Estoy aprendiendo a vivir más allá del miedo viviendo a través de él, y en el proceso aprendo a convertir la furia contra mis propias limitaciones en una energía más creativa […] Cuando me atrevo a ser poderosa, a usar mi fuerza al servicio de mi visión, entonces es menos importante si tengo o no miedo

Audre Lorde, «Los diarios del cáncer» (Trad. de Gabriela Adelstein)

Desde septiembre del año pasado, he estado involucrada en un proceso muy intenso de reflexión y análisis a partir de lecturas y debates muy ricos en el marco de una maestría en estudios de las mujeres. En el proceso, extrañamente, a veces me he encontrado imposibilitada de escribir. Digo «extrañamente», porque las tormentas de pensamientos que azotan mi mente y causan estragos en mi cuerpo y en mi a menudo frágil salud dejan tras de si una abundancia de ideas que contemplo pero que no cristalizo en algo más.

O eso he creído.

En los últimos días, he lidiado con un conflicto interior acerca del tono del discurso que manejo y del activismo en que este se traduce. Todo esto proviene de una experiencia relativamente reciente, un taller que impartimos en un centro hospitalario. Este fue uno de los actos más simbólicos para mi, en lo que ha sido una historia larga de tratar de darle sentido a mi relación con la institución médica. Y es que ha sido una relación desigual, casi una relación de subalterna, pues en un primer momento, desempeñé el papel de paciente, pero no una paciente en posesión de una agencia que me permitiera entablar un diálogo con los médicos, sino de una niña asustada y con prácticamente nula información acerca de los procedimientos a los que estaba siendo sometida. En realidad, he comenzado a pensar que esa relación es más parecida a una relación de abuso, donde los médicos no se tocaron el corazón ni les pasó por la cabeza que existiera la posibilidad de que yo no quisiera estar ahí, en ese espacio y sujeta a procedimientos dolorosos, a una manipulación quirúrgica equivalente a una mutilación genital, la cual habría, de paso, de condicionar mi orientación en el mundo, en el modo en que Sara Ahmed lo plantea en Fenomenología Queer; en la mutilación de mis genitales, eufemísticamente manejada como procedimientos de normalización genital, también se habría de mutilar la manera de crear vínculos con el mundo desde mi ser-en-el-cuerpo, de crear relaciones donde exponer el cuerpo no implicara un riesgo tan enorme de ser cortada y cosida, lastimada hasta el punto de la convalecencia. La ansiedad se convirtió en la gramática de mi cuerpo, y esto es algo que me enfurece. ¿En qué plano material creen honestamente los médicos que sus intervenciones sobre nuestros cuerpos —intervenciones gestionadas por los prejuicios sobre la apariencia genital y el desarrollo sexual en torno a una heterosexualidad obligatoria—, habrán de acontecer sin ninguna secuela de índole afectiva, psicológica, por no hablar ya de las horribles secuelas físicas que muchxs atraviesan a consecuencia de las veinte cirugías que sólo serían tres para «corregir ese «defectito», para no dejar rastro de gónadas intolerables o un clítoris con aspecto de pene en el cuerpo de una mujercita? ¿En qué plano siguen congratulándose y mintiéndose al decir que están haciéndonos un favor?

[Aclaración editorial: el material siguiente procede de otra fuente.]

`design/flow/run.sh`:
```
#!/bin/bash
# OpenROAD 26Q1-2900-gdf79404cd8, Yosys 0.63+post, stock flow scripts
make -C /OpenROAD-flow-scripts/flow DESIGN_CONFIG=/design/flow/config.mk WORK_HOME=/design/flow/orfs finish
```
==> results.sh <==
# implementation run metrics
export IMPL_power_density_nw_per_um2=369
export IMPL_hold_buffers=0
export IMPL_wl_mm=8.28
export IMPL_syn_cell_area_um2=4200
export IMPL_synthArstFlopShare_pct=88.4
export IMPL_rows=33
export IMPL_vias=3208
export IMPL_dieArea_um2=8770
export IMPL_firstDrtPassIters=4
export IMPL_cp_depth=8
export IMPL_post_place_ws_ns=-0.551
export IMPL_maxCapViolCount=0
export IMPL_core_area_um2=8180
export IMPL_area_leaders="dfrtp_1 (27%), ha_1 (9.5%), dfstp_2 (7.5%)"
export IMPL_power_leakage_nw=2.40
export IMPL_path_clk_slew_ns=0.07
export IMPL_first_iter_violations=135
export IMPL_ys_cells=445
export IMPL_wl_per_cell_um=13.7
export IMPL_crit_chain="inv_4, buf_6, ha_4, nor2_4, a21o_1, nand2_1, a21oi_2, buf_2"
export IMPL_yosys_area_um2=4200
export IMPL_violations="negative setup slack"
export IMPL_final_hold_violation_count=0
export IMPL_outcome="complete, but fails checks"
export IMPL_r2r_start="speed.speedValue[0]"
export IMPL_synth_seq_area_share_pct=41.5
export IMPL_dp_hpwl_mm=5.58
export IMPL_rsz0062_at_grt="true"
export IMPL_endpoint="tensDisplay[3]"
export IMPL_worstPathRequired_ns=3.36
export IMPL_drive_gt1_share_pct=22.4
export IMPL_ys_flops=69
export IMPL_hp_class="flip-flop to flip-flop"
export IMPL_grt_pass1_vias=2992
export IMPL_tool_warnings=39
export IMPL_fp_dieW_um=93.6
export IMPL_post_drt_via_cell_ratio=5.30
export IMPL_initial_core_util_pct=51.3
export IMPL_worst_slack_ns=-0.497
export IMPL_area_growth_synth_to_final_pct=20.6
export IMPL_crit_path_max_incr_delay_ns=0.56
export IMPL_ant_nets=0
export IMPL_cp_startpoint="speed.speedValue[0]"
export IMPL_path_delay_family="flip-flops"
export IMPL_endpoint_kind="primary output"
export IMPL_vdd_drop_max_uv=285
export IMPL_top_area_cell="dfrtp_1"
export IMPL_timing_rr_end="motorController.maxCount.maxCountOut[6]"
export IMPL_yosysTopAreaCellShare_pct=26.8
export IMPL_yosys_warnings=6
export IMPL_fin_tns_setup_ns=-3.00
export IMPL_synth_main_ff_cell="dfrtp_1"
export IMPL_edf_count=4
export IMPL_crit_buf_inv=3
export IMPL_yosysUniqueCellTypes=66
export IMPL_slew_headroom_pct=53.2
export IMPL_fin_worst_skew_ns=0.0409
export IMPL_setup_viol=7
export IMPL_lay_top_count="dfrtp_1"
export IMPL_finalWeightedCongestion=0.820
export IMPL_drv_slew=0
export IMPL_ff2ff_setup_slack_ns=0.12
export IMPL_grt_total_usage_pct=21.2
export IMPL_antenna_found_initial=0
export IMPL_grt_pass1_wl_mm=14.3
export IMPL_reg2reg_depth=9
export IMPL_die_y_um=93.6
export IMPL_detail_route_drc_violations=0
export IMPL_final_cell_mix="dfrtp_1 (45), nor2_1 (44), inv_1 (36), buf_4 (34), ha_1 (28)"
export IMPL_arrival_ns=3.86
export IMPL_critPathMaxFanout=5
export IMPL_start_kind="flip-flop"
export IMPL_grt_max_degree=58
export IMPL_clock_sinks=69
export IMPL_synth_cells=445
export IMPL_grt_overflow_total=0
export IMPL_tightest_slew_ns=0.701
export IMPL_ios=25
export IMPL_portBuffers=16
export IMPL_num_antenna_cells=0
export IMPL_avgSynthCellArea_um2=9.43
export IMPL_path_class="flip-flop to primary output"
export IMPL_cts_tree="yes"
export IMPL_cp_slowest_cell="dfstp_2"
`design/flow/run.sh`:
```
#!/bin/bash
# OpenROAD 26Q1-2900-gdf79404cd8, Yosys 0.63+post, stock flow scripts
make -C /OpenROAD-flow-scripts/flow DESIGN_CONFIG=/design/flow/config.mk WORK_HOME=/design/flow/orfs finish
```
`design/flow/config.mk`:
```
export PLATFORM = sky130hd
export DESIGN_NAME = packet_generator
export DESIGN_NICKNAME = packet_generator
export VERILOG_FILES = /design/flow/design.v
export SDC_FILE = /design/flow/constraint.sdc
export NUM_CORES = 4
export LEC_CHECK = 1
export CORE_AREA = 10 10 70 70
export DIE_AREA = 0 0 80 80
```
`design/flow/constraint.sdc`:
```
current_design packet_generator

set clk_period 2.6
set clk_io_pct 0.2

create_clock -name clk0 -period $clk_period [get_ports {clk}]

set non_clock_inputs [all_inputs -no_clocks]
set_input_delay [expr $clk_period * $clk_io_pct] -clock clk0 $non_clock_inputs
set_output_delay [expr $clk_period * $clk_io_pct] -clock clk0 [all_outputs]
```
[design.v]
module dec_count(clk,y);
input clk;
output reg [3:0]y;
 initial
    begin
        y = 4'd9;
    end
 always @(posedge clk)
    begin
        if (y == 4'd9) 
            begin
               y = 4'd0; 
            end
        else
            begin
                y = y+1;
            end
    end
endmodule  
[run.sh]
#!/bin/bash
# OpenROAD 26Q1-2900-gdf79404cd8, Yosys 0.63+post, stock flow scripts
make -C /OpenROAD-flow-scripts/flow DESIGN_CONFIG=/design/flow/config.mk WORK_HOME=/design/flow/orfs finish
[run.sh]
#!/bin/bash
# OpenROAD 26Q1-2900-gdf79404cd8, Yosys 0.63+post, stock flow scripts
make -C /OpenROAD-flow-scripts/flow DESIGN_CONFIG=/design/flow/config.mk WORK_HOME=/design/flow/orfs finish
[config.mk]
export PLATFORM = sky130hd
export DESIGN_NAME = fa4b
export DESIGN_NICKNAME = fa4b
export VERILOG_FILES = /design/flow/design.v
export SDC_FILE = /design/flow/constraint.sdc
export NUM_CORES = 4
export LEC_CHECK = 1
export CORE_AREA = 10 10 70 70
export DIE_AREA = 0 0 80 80
[constraint.sdc]
current_design fa4b

set clk_period 2.8
set clk_io_pct 0.2

create_clock -name clk0 -period $clk_period

set non_clock_inputs [all_inputs -no_clocks]
set_input_delay [expr $clk_period * $clk_io_pct] -clock clk0 $non_clock_inputs
set_output_delay [expr $clk_period * $clk_io_pct] -clock clk0 [all_outputs]
[design.v]
module fa(
    input a,
    input b,
    input cin,
    output s,
    output cout);
    wire w1,w2,w3;
    and( w1, a, b );
	and( w2, a, cin );
	and( w3, b, cin );
	or( cout, w1, w2, w3 );
	xor( s, a, b, cin );
endmodule  
module fa4b(a,b,cin,s,cout);
input [3:0]a;
input [3:0]b;
input cin;
output [3:0]s;
output cout;
wire c1,c2,c3;
fa f1 (a[0],b[0],cin,s[0],c1);
fa f2 (a[1],b[1],c1,s[1],c2);
fa f3 (a[2],b[2],c2,s[2],c3);
fa f5 (a[3],b[3],c3,s[3],cout);
endmodule  
==> results.toml <==
# implementation run metrics
[finish]
layout-drive-gt1-share = 0.429
nClkBuffers = 0
fill_cells = 402
area.growth.synth_to_final_pct = 118
final_cells = 74
fin_area_um2 = 322
seq_cells = 0
regArea_um2 = 0
fin_util = 0.0941

[die]
core_mm2 = 0.00342
die_h_um = 80
num_rows = 21
num_io_pins = 14
die_w_um = 80
chip_area_mm2 = 0.00640
fp_util = 0.0432

[synth]
synth.area.top_cells = "fa_1, inv_1, buf_4"
synth_cell_type_count = 3
netlist_area_um2 = 148
yosysWarnings = 0
synth_cells = 18
top_area_frac = 0.542
ys_chip_area_um2 = 148
synth_stat.cells = 18
ys_seq_frac = 0
synth.largest_area_cell = "fa_1"
syn_avg_cell_area_um2 = 8.20

[run]
maxCapViolCount = 0
tool_warnings = 34

[timing]
hold-worst-slack_ns = 1.87
fmax_ghz = 0.360
finalCritPeriodShare = 0.992
max_slew_margin = 0.934
worst_pin_slew_ns = 0.0982
rsz0062_at_grt = "yes"
finalHoldViolCount = 0
finalSetupViolations = 0
slew_violations = 0
fin_crit_ns = 2.78

[detailed_routing]
viasPerCell = 1.73
drtPass1Iterations = 1
antennaDiodeCount = 0
drt-total-wl_um = 426
antenna_left = 0
wire_per_inst_um = 5.76
vias = 128
post-route-drc-count = 0
drt_iter0_markers = 0

[worst_setup_path]
crit_fanout = 1
worst_setup_path_end_kind = "primary output"
crit_chain = "buf_6 > inv_4 > fa_2 > inv_2 > fa_2 > fa_2 > inv_2 > fa_1 > inv_1 > buf_2"
startpoint_type = "input port"
arrival_ns = 2.22
cpPeakStageDelay_ns = 0.40
crit_required_ns = 2.24
cpMostUsedCell = "fa_2"
worstSetupPathType = "input port to primary output"
critPathSlowestCell = "fa_1"

[global_route]
antenna_found_initial = 0
gr-total-overflow = 0
grt_max_degree = 2
grt_pass1_vias = 132
grt_use_total = 0.0116
grt_pass1_wl_um = 579

[clocking]
hold_buffers = 0
post-cts-setup-buffers = 0

[power_and_ir_drop]
ir_drop_mv = 0.0368
p_per_area_mw_per_mm2 = 151
leakage_uw = 0.000142
fin_total_pwr_uw = 48.6

[min_path]
min_path_cells = 5
hp-start = "cin"
min-delay-path-class = "input port to primary output"
worstHoldEndpoint = "s[0]"

[outcome]
outcome = "completed"

[placement]
hpwl_um = 425
io_buffers = 14
placedInstanceArea_um2 = 315
place.gp.congestion = 0.762
placed_cells = 74
## worst max path at each step
stage / slack, ns / cells after the start / from / to
final: 0.02 / 10 / a[0] / s[3]
after CTS: -0.09 / 10 / cin / s[3]
after global routing: -0.06 / 10 / a[0] / s[3]
## per-stage QoR
step / TNS, ns / setup slack [ns]
3_5_place_dp: -2.03 / -0.814
6_report: 0 / 0.0227
4_1_cts: -0.0944 / -0.0944
3_3_place_gp: -1.90 / -0.779
2_1_floorplan: 0 / 0.103
5_1_grt: -0.0550 / -0.0550
## routing by layer
layer,part of all wire,GRT usage,vias up
met5,0,0,-
met4,0,0,0
met3,0.19,0.00682,0
met2,0.23,0.0128,14
met1,0.58,0.0186,54
li1,-,-,60
## final cells by class
class,count,area [um^2],area share
Multi-Input combinational cell,4,87.6,0.272
Tap cell,46,57.6,0.179
Inverter,10,42.5,0.132
Timing Repair Buffer,14,134,0.416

Y todavía tienen el descaro de insistir en el control de nuestros cuerpos, y de producir investigaciones orientadas exclusivamente a preguntarse en qué momento es mejor intervenir. Como si la intervención fuera la solución. Como si la destrucción de nuestra integridad física en aras de un ideal occidental, patriarcal y heteronormado de los cuerpos sexuados fuera el menor de todos los males, el sacrificio de los inocentes en favor del orden y del bienestar social. El 1.7%, por decir una cifra, que permite que el 98.3% restante pueda dormir en paz sabiendo que la línea entre hombres y mujeres está tan claramente dada por la naturaleza, que la verdad del sexo está en los genes o en los genitales, que todo lo demás son elucubraciones de fanáticos que no tienen ninguna consideración por esos pobres inadaptados, como Dewhurst y Gordon tan pintorescamente nos describieron, y como generaciones pasadas de médicos aprendieron a pensarnos.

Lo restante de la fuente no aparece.